Below we have an barchart with data aggregated by the year. We see the `Year` on the X-axis and `number of records for the year` on y-axis. For the two years before 2010, we have very few records. We will remove these records from our dataset.

<font color="red">Filter out the data points as instructed using pandas.</font>

<font color="red">Assign the new dataframe to a variable called **post_2010_df** and plot it the same as the given barchart</font>

In [None]:
sns.histplot(x=pd.to_datetime(df["Date"]))

## Task 3

We will use the new dataset for avalanches post 2010 to further analyse relationship between phases of the avalanche season and other variables.

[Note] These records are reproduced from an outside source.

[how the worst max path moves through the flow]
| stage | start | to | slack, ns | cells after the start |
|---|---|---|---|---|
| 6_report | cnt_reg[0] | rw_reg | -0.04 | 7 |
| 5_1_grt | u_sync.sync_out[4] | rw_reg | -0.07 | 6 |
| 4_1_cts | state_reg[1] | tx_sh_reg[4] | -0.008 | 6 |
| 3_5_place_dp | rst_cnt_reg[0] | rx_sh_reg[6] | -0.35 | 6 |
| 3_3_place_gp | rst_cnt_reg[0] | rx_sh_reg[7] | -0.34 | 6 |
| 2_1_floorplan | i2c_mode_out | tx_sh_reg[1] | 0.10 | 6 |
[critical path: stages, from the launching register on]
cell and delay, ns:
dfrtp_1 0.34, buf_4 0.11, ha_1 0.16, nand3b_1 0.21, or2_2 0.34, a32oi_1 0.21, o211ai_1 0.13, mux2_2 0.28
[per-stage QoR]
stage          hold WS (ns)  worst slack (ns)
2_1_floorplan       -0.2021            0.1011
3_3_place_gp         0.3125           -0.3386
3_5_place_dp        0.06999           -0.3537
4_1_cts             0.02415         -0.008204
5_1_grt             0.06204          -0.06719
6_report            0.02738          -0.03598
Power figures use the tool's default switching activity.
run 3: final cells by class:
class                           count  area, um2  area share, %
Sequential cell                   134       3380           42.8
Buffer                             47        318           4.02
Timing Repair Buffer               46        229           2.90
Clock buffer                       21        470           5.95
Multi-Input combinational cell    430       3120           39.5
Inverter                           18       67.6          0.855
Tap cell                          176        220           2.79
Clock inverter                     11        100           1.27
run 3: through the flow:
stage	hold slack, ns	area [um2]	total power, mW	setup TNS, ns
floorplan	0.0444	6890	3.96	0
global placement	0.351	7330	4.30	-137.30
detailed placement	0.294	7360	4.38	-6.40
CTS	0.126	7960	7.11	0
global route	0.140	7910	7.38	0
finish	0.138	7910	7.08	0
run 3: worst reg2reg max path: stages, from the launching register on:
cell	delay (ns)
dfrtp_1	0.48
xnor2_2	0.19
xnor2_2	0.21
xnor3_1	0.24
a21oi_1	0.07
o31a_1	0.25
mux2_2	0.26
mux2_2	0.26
<file path="src/verilog/windowed_watchdog_defines.svh">
// register offsets, field positions, reset values and counts of the windowed watchdog
// assumes inclusion by bare name from the package and the watchdog module
`ifndef WINDOWED_WATCHDOG_DEFINES_SVH
`define WINDOWED_WATCHDOG_DEFINES_SVH

// ----------------------------------------------------------------
// register offsets on the plain register port
// ----------------------------------------------------------------
`define WINDOWED_WATCHDOG_OFS_CTRL0 4'h0
`define WINDOWED_WATCHDOG_OFS_CTRL1 4'h1
`define WINDOWED_WATCHDOG_OFS_STATUS 4'h2

// ----------------------------------------------------------------
// field positions
// ----------------------------------------------------------------
`define WINDOWED_WATCHDOG_C0_SEN 0
`define WINDOWED_WATCHDOG_C0_PS_MSB 5
`define WINDOWED_WATCHDOG_C0_PS_LSB 1
`define WINDOWED_WATCHDOG_C1_WIN_MSB 2
`define WINDOWED_WATCHDOG_C1_WIN_LSB 0
`define WINDOWED_WATCHDOG_C1_CS_MSB 6
`define WINDOWED_WATCHDOG_C1_CS_LSB 4

// ----------------------------------------------------------------
// reset values and codes
// ----------------------------------------------------------------
`define WINDOWED_WATCHDOG_PS_DEFAULT 5'h0B
`define WINDOWED_WATCHDOG_PS_CFG_SW 5'h1F
`define WINDOWED_WATCHDOG_PS_MAX 5'h12
`define WINDOWED_WATCHDOG_PS_BASE 5'h05
`define WINDOWED_WATCHDOG_SEL_CFG_SW 3'h7
`define WINDOWED_WATCHDOG_CS_DEFAULT 3'h0
`define WINDOWED_WATCHDOG_CS_LF 3'h0
`define WINDOWED_WATCHDOG_CS_MF 3'h1
`define WINDOWED_WATCHDOG_CS_SECONDARY_OSC 3'h2
`define WINDOWED_WATCHDOG_WIN_OPEN 3'h7

// ----------------------------------------------------------------
// counts
// ----------------------------------------------------------------
`define WINDOWED_WATCHDOG_SECONDARY_OSC_STARTUP 1024
`define WINDOWED_WATCHDOG_CNT_W 23

`endif

</file>
<file path="src/verilog/windowed_watchdog_pkg.sv">
// types shared by the windowed watchdog and its surroundings
// assumes the defines header sits beside it
`include "windowed_watchdog_defines.svh"

package windowed_watchdog_pkg;

    // ----------------------------------------------------------------
    // enable configuration modes
    // ----------------------------------------------------------------
    typedef enum logic [1:0] {
        WINDOWED_WATCHDOG_MODE_OFF = 2'b00,   // always off
        WINDOWED_WATCHDOG_MODE_SW = 2'b01,    // software enable decides
        WINDOWED_WATCHDOG_MODE_NOSLP = 2'b10, // on while awake
        WINDOWED_WATCHDOG_MODE_ON = 2'b11     // always on
    } windowed_watchdog_mode_e;

    // configuration word fields, static while out of reset
    typedef struct packed {
        windowed_watchdog_mode_e enable_configuration;
        logic [4:0] config_period_select;
        logic [2:0] config_clock_select;
        logic [2:0] config_window_select;
    } windowed_watchdog_cfg_s;

    // sticky status flags toward the core
    typedef struct packed {
        logic timeout_flag;
        logic powerdown_flag;
        logic watchdog_reset_flag;
    } windowed_watchdog_flags_s;

endpackage : windowed_watchdog_pkg

</file>
<file path="src/verilog/windowed_watchdog_top.sv">
// windowed watchdog: control registers, prescaled counter, window check, sleep handling
// assumes config words stable out of reset, oscillator levels asynchronous to sys_clk_i
`timescale 1ns/10ps
`include "windowed_watchdog_defines.svh"

module windowed_watchdog_top #(
    parameter int SECONDARY_OSC_STARTUP = `WINDOWED_WATCHDOG_SECONDARY_OSC_STARTUP, // secondary oscillator start-up edges
    parameter int CNT_W = `WINDOWED_WATCHDOG_CNT_W                // prescaled counter width
) (
    input wire logic sys_clk_i,
    input wire logic rstn_i,
    input wire windowed_watchdog_pkg::windowed_watchdog_cfg_s cfg_i,
    input wire logic lfosc_clk_i,
    input wire logic mfosc_clk_i,
    input wire logic secondary_osc_clk_i,
    input wire logic sleep_i,
    input wire logic ost_running_i,
    input wire logic clear_watchdog_instruction_i,
    input wire logic flags_clear_i,
    input wire logic [3:0] reg_addr_i,
    input wire logic [7:0] reg_wdata_i,
    input wire logic reg_we_i,
    input wire logic reg_re_i,
    output logic [7:0] reg_rdata_o,
    output logic wdt_reset_o,
    output logic wake_o,
    output windowed_watchdog_pkg::windowed_watchdog_flags_s flags_o
);

    // ----------------------------------------------------------------
    // helper functions
    // ----------------------------------------------------------------

    // reserved prescale codes fall back to the shortest ratio
    function automatic logic [4:0] windowed_watchdog_eff_ps(input logic [4:0] ps);
        windowed_watchdog_eff_ps = (ps > `WINDOWED_WATCHDOG_PS_MAX) ? 5'h00 : ps;
    endfunction : windowed_watchdog_eff_ps

    // terminal count of the prescaled counter, ratio minus one
    function automatic logic [CNT_W-1:0] windowed_watchdog_term(input logic [4:0] ps);
        logic [CNT_W-1:0] one;
        one = {{(CNT_W-1){1'b0}}, 1'b1};
        windowed_watchdog_term = (one << (windowed_watchdog_eff_ps(ps) + `WINDOWED_WATCHDOG_PS_BASE)) - one;
    endfunction : windowed_watchdog_term

    // five top bits of the current period, used for the window
    function automatic logic [4:0] windowed_watchdog_winval(input logic [CNT_W-1:0] cnt, input logic [4:0] ps);
        logic [CNT_W-1:0] sh;
        sh = cnt >> windowed_watchdog_eff_ps(ps);
        windowed_watchdog_winval = sh[4:0];
    endfunction : windowed_watchdog_winval

    // ----------------------------------------------------------------
    // oscillator synchronisers and edge detection
    // ----------------------------------------------------------------
    logic [2:0] osc_meta;   // first stage, read by second stage only
    logic [2:0] osc_sync;   // second stage, safe to use
    logic [2:0] osc_prev;   // delayed copy for rising edges
    logic [2:0] osc_edge;   // one-cycle rise per oscillator

    // synchroniser chain, no logic between the stages
    always_ff @(posedge sys_clk_i or negedge rstn_i) begin
        if (!rstn_i) begin
            osc_meta <= 3'h0;
            osc_sync <= 3'h0;
            osc_prev <= 3'h0;
        end else begin
            osc_meta <= {secondary_osc_clk_i, mfosc_clk_i, lfosc_clk_i};
            osc_sync <= osc_meta;
            osc_prev <= osc_sync;
        end
    end

    assign osc_edge = osc_sync & ~osc_prev;

    // ----------------------------------------------------------------
    // secondary oscillator start-up gate
    // ----------------------------------------------------------------
    localparam int SW = $clog2(SECONDARY_OSC_STARTUP + 1);
    localparam logic [SW-1:0] SECONDARY_OSC_DONE = SW'(SECONDARY_OSC_STARTUP);
    logic [SW-1:0] secondary_osc_cnt;      // edges seen since reset
    logic [SW-1:0] next_secondary_osc_cnt;
    logic secondary_osc_ready;             // oscillator released to the watchdog

    // the oscillator restarts with any device reset, its clock withheld meanwhile
    always_comb begin
        next_secondary_osc_cnt = secondary_osc_cnt;
        if (osc_edge[2] && (secondary_osc_cnt != SECONDARY_OSC_DONE)) begin
            next_secondary_osc_cnt = secondary_osc_cnt + SW'(1);
        end
    end

    always_ff @(posedge sys_clk_i or negedge rstn_i) begin
        if (!rstn_i) begin
            secondary_osc_cnt <= '0;
        end else begin
            secondary_osc_cnt <= next_secondary_osc_cnt;
        end
    end

    assign secondary_osc_ready = (secondary_osc_cnt == SECONDARY_OSC_DONE);

    // ----------------------------------------------------------------
    // control registers
    // ----------------------------------------------------------------
    logic loaded;             // config reset values taken
    logic [4:0] ps;           // prescale select
    logic software_enable;                // software enable
    logic [2:0] cs;           // clock select
    logic [2:0] win;          // window select
    logic armed;              // read of control zero seen
    logic next_loaded;
    logic [4:0] next_ps;
    logic next_sen;
    logic [2:0] next_cs;
    logic [2:0] next_win;
    logic next_armed;
    logic ps_sw;              // prescale writable
    logic cs_sw;              // clock select writable
    logic win_sw;             // window writable
    logic wr0;                // write to control zero
    logic wr1;                // write to control one
    logic rd0;                // read of control zero
    logic clr_evt;            // clear instruction seen while counting

    // address decode
    always_comb begin
        wr0 = 1'b0;
        wr1 = 1'b0;
        rd0 = 1'b0;
        if (reg_addr_i == `WINDOWED_WATCHDOG_OFS_CTRL0) begin
            wr0 = reg_we_i;
            rd0 = reg_re_i;
        end else if (reg_addr_i == `WINDOWED_WATCHDOG_OFS_CTRL1) begin
            wr1 = reg_we_i;
        end
    end

    assign ps_sw = (cfg_i.config_period_select == `WINDOWED_WATCHDOG_PS_CFG_SW);
    assign cs_sw = (cfg_i.config_clock_select == `WINDOWED_WATCHDOG_SEL_CFG_SW);
    assign win_sw = (cfg_i.config_window_select == `WINDOWED_WATCHDOG_SEL_CFG_SW);

    // register next values; config words are caught one edge after release
    always_comb begin
        next_loaded = 1'b1;
        next_ps = ps;
        next_sen = software_enable;
        next_cs = cs;
        next_win = win;
        next_armed = armed;
        if (!loaded) begin
            // reset values from the configuration words
            next_ps = ps_sw ? `WINDOWED_WATCHDOG_PS_DEFAULT : cfg_i.config_period_select;
            next_cs = cs_sw ? `WINDOWED_WATCHDOG_CS_DEFAULT : cfg_i.config_clock_select;
            next_win = cfg_i.config_window_select;
        end else begin
            if (wr0) begin
                next_sen = reg_wdata_i[`WINDOWED_WATCHDOG_C0_SEN];
                if (ps_sw) begin
                    next_ps = reg_wdata_i[`WINDOWED_WATCHDOG_C0_PS_MSB:`WINDOWED_WATCHDOG_C0_PS_LSB];
                end
            end
            if (wr1) begin
                if (cs_sw) begin
                    next_cs = reg_wdata_i[`WINDOWED_WATCHDOG_C1_CS_MSB:`WINDOWED_WATCHDOG_C1_CS_LSB];
                end
                if (win_sw) begin
                    next_win = reg_wdata_i[`WINDOWED_WATCHDOG_C1_WIN_MSB:`WINDOWED_WATCHDOG_C1_WIN_LSB];
                end
            end
        end
        // arming wins over the clear that consumes it in the same cycle
        if (rd0) begin
            next_armed = 1'b1;
        end else if (clr_evt) begin
            next_armed = 1'b0;
        end
    end

    always_ff @(posedge sys_clk_i or negedge rstn_i) begin
        if (!rstn_i) begin
            loaded <= 1'b0;
            ps <= `WINDOWED_WATCHDOG_PS_DEFAULT;
            software_enable <= 1'b0;
            cs <= `WINDOWED_WATCHDOG_CS_DEFAULT;
            win <= `WINDOWED_WATCHDOG_WIN_OPEN;
            armed <= 1'b0;
        end else begin
            loaded <= next_loaded;
            ps <= next_ps;
            software_enable <= next_sen;
            cs <= next_cs;
            win <= next_win;
            armed <= next_armed;
        end
    end

    // ----------------------------------------------------------------
    // watchdog counter, window and time-out
    // ----------------------------------------------------------------
    logic [CNT_W-1:0] cnt;      // prescaled count
    logic [CNT_W-1:0] next_cnt;
    logic sleep_q;              // sleep level one cycle ago
    logic active;               // watchdog running
    logic tick;                 // selected watchdog clock edge
    logic [4:0] winval;         // window position in the period
    logic closed;               // window currently closed
    logic windowed;             // windowed operation selected
    logic viol;                 // window violation
    logic clr_all;              // any clearing condition
    logic timeout;              // period elapsed
    logic next_rst;
    logic next_wake;
    windowed_watchdog_pkg::windowed_watchdog_flags_s next_flags;

    // operating mode decision
    always_comb begin
        case (cfg_i.enable_configuration)
            windowed_watchdog_pkg::WINDOWED_WATCHDOG_MODE_ON: active = 1'b1;
            windowed_watchdog_pkg::WINDOWED_WATCHDOG_MODE_NOSLP: active = !sleep_i;
            windowed_watchdog_pkg::WINDOWED_WATCHDOG_MODE_SW: active = software_enable;
            default: active = 1'b0;
        endcase
    end

    // clock pick; reserved codes give no ticks at all
    always_comb begin
        if (cs == `WINDOWED_WATCHDOG_CS_LF) begin
            tick = osc_edge[0];
        end else if (cs == `WINDOWED_WATCHDOG_CS_MF) begin
            tick = osc_edge[1];
        end else if (cs == `WINDOWED_WATCHDOG_CS_SECONDARY_OSC) begin
            tick = osc_edge[2] && secondary_osc_ready;
        end else begin
            tick = 1'b0;
        end
    end

    // window position from the five top bits of the period
    assign winval = windowed_watchdog_winval(cnt, ps);
    assign closed = (win != `WINDOWED_WATCHDOG_WIN_OPEN) && (winval < {~win, 2'b00});
    assign windowed = (win != `WINDOWED_WATCHDOG_WIN_OPEN);

    // clear instructions only execute while the core is awake
    assign clr_evt = clear_watchdog_instruction_i && active && !sleep_i && loaded;
    assign viol = clr_evt && windowed && (!armed || closed);

    // divider changes of the core clock have no path in here at all
    assign clr_all = !active
                  || (sleep_i && !sleep_q)
                  || (!sleep_i && sleep_q)
                  || ost_running_i
                  || wr0 || wr1
                  || (clr_evt && !viol);

    assign timeout = active && tick && !clr_all && (cnt == windowed_watchdog_term(ps));

    // counter and event next values
    always_comb begin
        next_cnt = cnt;
        if (clr_all || timeout) begin
            next_cnt = '0;
        end else if (tick) begin
            next_cnt = cnt + {{(CNT_W-1){1'b0}}, 1'b1};
        end
        next_rst = (timeout && !sleep_i) || viol;
        next_wake = timeout && sleep_i;
        // a new event beats the clear in the same cycle
        next_flags.timeout_flag = next_wake || (flags_o.timeout_flag && !flags_clear_i);
        next_flags.powerdown_flag = next_wake || (flags_o.powerdown_flag && !flags_clear_i);
        next_flags.watchdog_reset_flag = next_rst || (flags_o.watchdog_reset_flag && !flags_clear_i);
    end

    always_ff @(posedge sys_clk_i or negedge rstn_i) begin
        if (!rstn_i) begin
            cnt <= '0;
            sleep_q <= 1'b0;
            wdt_reset_o <= 1'b0;
            wake_o <= 1'b0;
            flags_o <= '0;
        end else begin
            cnt <= next_cnt;
            sleep_q <= sleep_i;
            wdt_reset_o <= next_rst;
            wake_o <= next_wake;
            flags_o <= next_flags;
        end
    end

    // ----------------------------------------------------------------
    // read data, valid only in the cycle after the read strobe
    // ----------------------------------------------------------------
    logic [7:0] next_rdata;

    always_comb begin
        next_rdata = 8'h00;
        if (reg_re_i) begin
            if (reg_addr_i == `WINDOWED_WATCHDOG_OFS_CTRL0) begin
                next_rdata = {2'b00, ps, software_enable};
            end else if (reg_addr_i == `WINDOWED_WATCHDOG_OFS_CTRL1) begin
                next_rdata = {1'b0, cs, 1'b0, win};
            end else if (reg_addr_i == `WINDOWED_WATCHDOG_OFS_STATUS) begin
                next_rdata = {winval, armed, 2'b00};
            end else begin
                next_rdata = 8'h00; // unmapped reads as zero
            end
        end
    end

    always_ff @(posedge sys_clk_i or negedge rstn_i) begin
        if (!rstn_i) begin
            reg_rdata_o <= 8'h00;
        end else begin
            reg_rdata_o <= next_rdata;
        end
    end
endmodule : windowed_watchdog_top

</file>
<file path="config.mk">
export PLATFORM = sky130hd
export DESIGN_NAME = windowed_watchdog_top
export DESIGN_NICKNAME = d
export VERILOG_FILES = /design/src/verilog/windowed_watchdog_pkg.sv /design/src/verilog/windowed_watchdog_top.sv
export VERILOG_INCLUDE_DIRS = /design/src /design/src/verilog
export SDC_FILE = /design/constraint.sdc
export NUM_CORES = 1
export LEC_CHECK = 0
export ABC_AREA = 1
export BUFFER_PORTS_ARGS = -buffer_cell sky130_fd_sc_hd__buf_2
export CORE_ASPECT_RATIO = 0.9
export CORE_MARGIN = 10
export CORE_UTILIZATION = 40
export CTS_BUF_LIST = sky130_fd_sc_hd__clkbuf_8
export DETAILED_ROUTE_END_ITERATION = 8
export PLACE_DENSITY = 0.59
export SLEW_MARGIN = 30
export SYNTH_ARGS = -nofsm -noshare
export SYNTH_HDL_FRONTEND = slang
export SYNTH_SLANG_ARGS = --single-unit
export TNS_END_PERCENT = 50
</file>
<file path="constraint.sdc">
create_clock -name sys_clk_i -period 4.55 [get_ports sys_clk_i]
set_input_delay 0.455 -clock sys_clk_i [delete_from_list [all_inputs] [get_ports sys_clk_i]]
set_output_delay 0.455 -clock sys_clk_i [all_outputs]
set_load 0.02 [all_outputs]
</file>
==> results of run 1 <==
-- metal layers --
layer	routed length, um	share of wire, %	global-route usage, %
met2	6490	44	26.1
met3	913	6.2	4.41
met1	7050	48	21.7
met5	0	0	0
met4	260	1.8	6.01
-- layout make-up --
type | count | area [um^2]
clock buffer | 12 | 165
sequential | 71 | 1780
timing repair buffer | 53 | 287
inverter | 104 | 393
fill | 1352 | 6990
tap | 164 | 205
multi-input combinational | 552 | 2930
clock inverter | 4 | 28.8
-- state kept, by name (all words and copies together) (netlist names), 3 cells and up --
register	cells
cnt	23
cs	3
flags_o	3
osc_meta	3
osc_prev	3
osc_sync	3
ps	5
reg_rdata_o	8
secondary_osc_cnt	11
win	3
-- logic make-up (layout without fill, tap and decap cells) --
group                      count (synthesis)  after routing
xor gates and xnor gates                  37             37
buffers and inverters                    122            173
other                                      1              3
AOI/OAI and AO/OA                         98             98
DFF                                       71             71
adders and majority gates                  6              6
and+or+nand+nor                          408            408
-- metrics by stage --
step	total power [W]	utilization [%]	area, um^2	setup WS, ns	hold slack (ns)
after CTS	0.00168	45.3	5790	0.673	0.170
after global placement	0.00117	43.8	5600	0.764	0.335
after floorplan	0.00106	-	5260	1.34	0.159
final	0.00167	45.3	5800	0.666	0.0740
after detailed placement	0.00117	43.8	5600	0.676	0.335
after global routing	0.00178	45.3	5800	0.227	0.131
-- power by group --
part           internal, W  switching (W)  total, W
logic             0.000144       0.000302  0.000446
clock network     0.000242       0.000256  0.000498
registers         0.000678      0.0000444  0.000722
total              0.00106       0.000602   0.00167
-- cells in the mapped netlist (3+ instances only) --
cell,count
nand3_1,74
a31oi_1,9
buf_6,6
nand2_1,170
o22ai_1,5
nand3b_1,3
nand2_4,5
a21oi_1,18
nor4_1,3
nor2_1,75
o21ai_0,43
nor2_4,5
dfrtp_1,65
nand2_2,6
o211ai_1,8
inv_2,7
xor2_1,34
ha_1,6
clkbuf_1,6
inv_1,96
nor2_2,26
dfstp_2,6
o21ai_1,3
nor3_1,11
nand4_1,23
-- worst max path at each step --
| stage | startpoint | end | slack, ns |
|---|---|---|---|
| final | ps[3] | cnt[1] | 0.67 |
| after global placement | ps[3] | cnt[1] | 0.76 |
| after global routing | ps[3] | cnt[1] | 0.23 |
| after floorplan | ps[0] | cnt[21] | 1.34 |
| after detailed placement | ps[3] | cnt[1] | 0.68 |
| after CTS | ps[3] | cnt[1] | 0.67 |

### Task 3: Categorize data in phases

Out data is missing the data for phases of the season! We have to add a new column to the dataset called `Avalanche Season Phase`. The new column column will have three values: `Start`, `Middle`, `End`. You have to categorize the data into one of the columns depending on the month. Refer to the following order for assignment:
- **Dec - Feb** -> `Start`
- **Mar - May** -> `Middle`
- **June - Nov** -> `End`

<font color="red">The barchart below is a barchart in seaborn.</font>

<font color="red">Assign categories to different subsets of the data using pandas.</font>

<font color="red">Assign the new dataframe to a variable called **season_phase_df** and plot it the same as the barchart earlier</font>

In [None]:
months = pd.to_datetime(df["Date"]).dt.month_name()
plot = sns.histplot(x=pd.to_datetime(df["Date"]).dt.month, discrete=True)
plot.set_xticks(ticks=range(months.shape[0]), labels=months)
plot